TASK STATEMENT:
Scan the data below for the string "final". Copy every line where it appears.

#### INFORMATION GIVEN ####

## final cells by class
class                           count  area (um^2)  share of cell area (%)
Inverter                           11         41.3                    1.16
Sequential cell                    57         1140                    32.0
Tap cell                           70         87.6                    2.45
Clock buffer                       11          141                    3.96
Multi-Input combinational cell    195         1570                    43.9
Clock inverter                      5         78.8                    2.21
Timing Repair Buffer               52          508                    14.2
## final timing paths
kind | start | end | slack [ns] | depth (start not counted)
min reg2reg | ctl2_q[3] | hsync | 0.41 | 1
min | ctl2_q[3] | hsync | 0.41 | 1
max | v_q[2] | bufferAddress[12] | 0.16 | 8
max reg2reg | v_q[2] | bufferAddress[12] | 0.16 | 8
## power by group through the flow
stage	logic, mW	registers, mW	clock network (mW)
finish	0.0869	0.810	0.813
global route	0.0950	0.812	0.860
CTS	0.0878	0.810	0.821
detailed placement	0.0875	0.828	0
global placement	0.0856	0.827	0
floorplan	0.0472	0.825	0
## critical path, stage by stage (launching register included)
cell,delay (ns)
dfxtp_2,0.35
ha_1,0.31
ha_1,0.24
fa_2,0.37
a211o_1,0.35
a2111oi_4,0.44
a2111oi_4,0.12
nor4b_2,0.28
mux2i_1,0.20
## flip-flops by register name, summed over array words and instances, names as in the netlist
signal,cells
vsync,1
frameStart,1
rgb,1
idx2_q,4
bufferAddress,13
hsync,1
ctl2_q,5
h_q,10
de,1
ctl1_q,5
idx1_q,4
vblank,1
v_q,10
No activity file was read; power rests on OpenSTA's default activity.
==> src/rtl/dual_bus_req_ack_ctrl_if.sv <==
// dual_bus_req_ack_ctrl_if: requester, selector and downstream-bus signals of the dual-channel req/ack controller
// master: drives bus_select, bus1, req1, req2, bus_done; observes ack1/2, bus_req, bus_chan, ready, timeout_err, overrun_err
// slave:  the controller side, directions mirrored
interface dual_bus_req_ack_ctrl_if;
  logic bus_select, bus1, req1, req2, bus_done;
  logic ack1, ack2, bus_req, bus_chan, ready, timeout_err, overrun_err;
  modport master (
    output bus_select, bus1, req1, req2, bus_done,
    input  ack1, ack2, bus_req, bus_chan, ready, timeout_err, overrun_err
  );
  modport slave (
    input  bus_select, bus1, req1, req2, bus_done,
    output ack1, ack2, bus_req, bus_chan, ready, timeout_err, overrun_err
  );
endinterface

==> src/rtl/dual_bus_req_ack_ctrl.sv <==
// dual_bus_req_ack_ctrl: serves one of two req/ack channels onto a downstream bus with power-on holdoff and bounded ack latency
// clk, reset (sync, active high); b: slave modport carrying selector, requests, acks, bus handshake, ready and error pulses
module dual_bus_req_ack_ctrl #(
  parameter int HOLDOFF_CYCLES = 500,
  parameter int ACK_WIN = 5
) (
  input logic clk,
  input logic reset,
  dual_bus_req_ack_ctrl_if.slave b
);
  localparam int HW = $clog2(HOLDOFF_CYCLES + 1);
  localparam int WW = $clog2(ACK_WIN + 2);
  typedef enum logic [1:0] {HOLD, IDLE, BUSY, DONE} state_t;
  state_t state, state_n;
  logic [HW-1:0] hcnt;
  logic [WW-1:0] wcnt;
  logic req1_q, req2_q, chan, tout, act, rose_act, rose_chan, accept;
  // act/chan: 0 = channel 1, 1 = channel 2
  assign act = b.bus_select != b.bus1;
  assign rose_act = act ? b.req2 & ~req2_q : b.req1 & ~req1_q;
  assign rose_chan = chan ? b.req2 & ~req2_q : b.req1 & ~req1_q;
  always_ff @(posedge clk) begin
    if (reset) begin
      state <= HOLD;
      hcnt <= '0;
      wcnt <= '0;
      req1_q <= 1'b0;
      req2_q <= 1'b0;
      chan <= 1'b0;
      tout <= 1'b0;
    end else begin
      state <= state_n;
      req1_q <= b.req1;
      req2_q <= b.req2;
      if (state == HOLD && hcnt != HW'(HOLDOFF_CYCLES)) hcnt <= hcnt + 1'b1;
      if (accept) begin
        chan <= act;
        wcnt <= '0;
      end else if (state == BUSY && wcnt != '1) wcnt <= wcnt + 1'b1;
      // the value left by the last BUSY cycle says whether DONE was reached by timeout
      if (state == BUSY) tout <= ~b.bus_done;
    end
  end
  always_comb begin
    state_n = state;
    accept = 1'b0;
    case (state)
      HOLD: state_n = hcnt == HW'(HOLDOFF_CYCLES - 1) ? IDLE : HOLD;
      BUSY: state_n = (b.bus_done || wcnt == WW'(ACK_WIN - 1)) ? DONE : BUSY;
      default: begin
        accept = rose_act;
        state_n = rose_act ? BUSY : IDLE;
      end
    endcase
    b.ready = state != HOLD;
    b.bus_req = state == BUSY;
    b.bus_chan = state == BUSY && chan;
    b.ack1 = state == DONE && !chan;
    b.ack2 = state == DONE && chan;
    b.timeout_err = state == DONE && tout;
    b.overrun_err = state == BUSY && rose_chan;
  end
endmodule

####

ANSWER TO THIS TASK:
## final cells by class
## final timing paths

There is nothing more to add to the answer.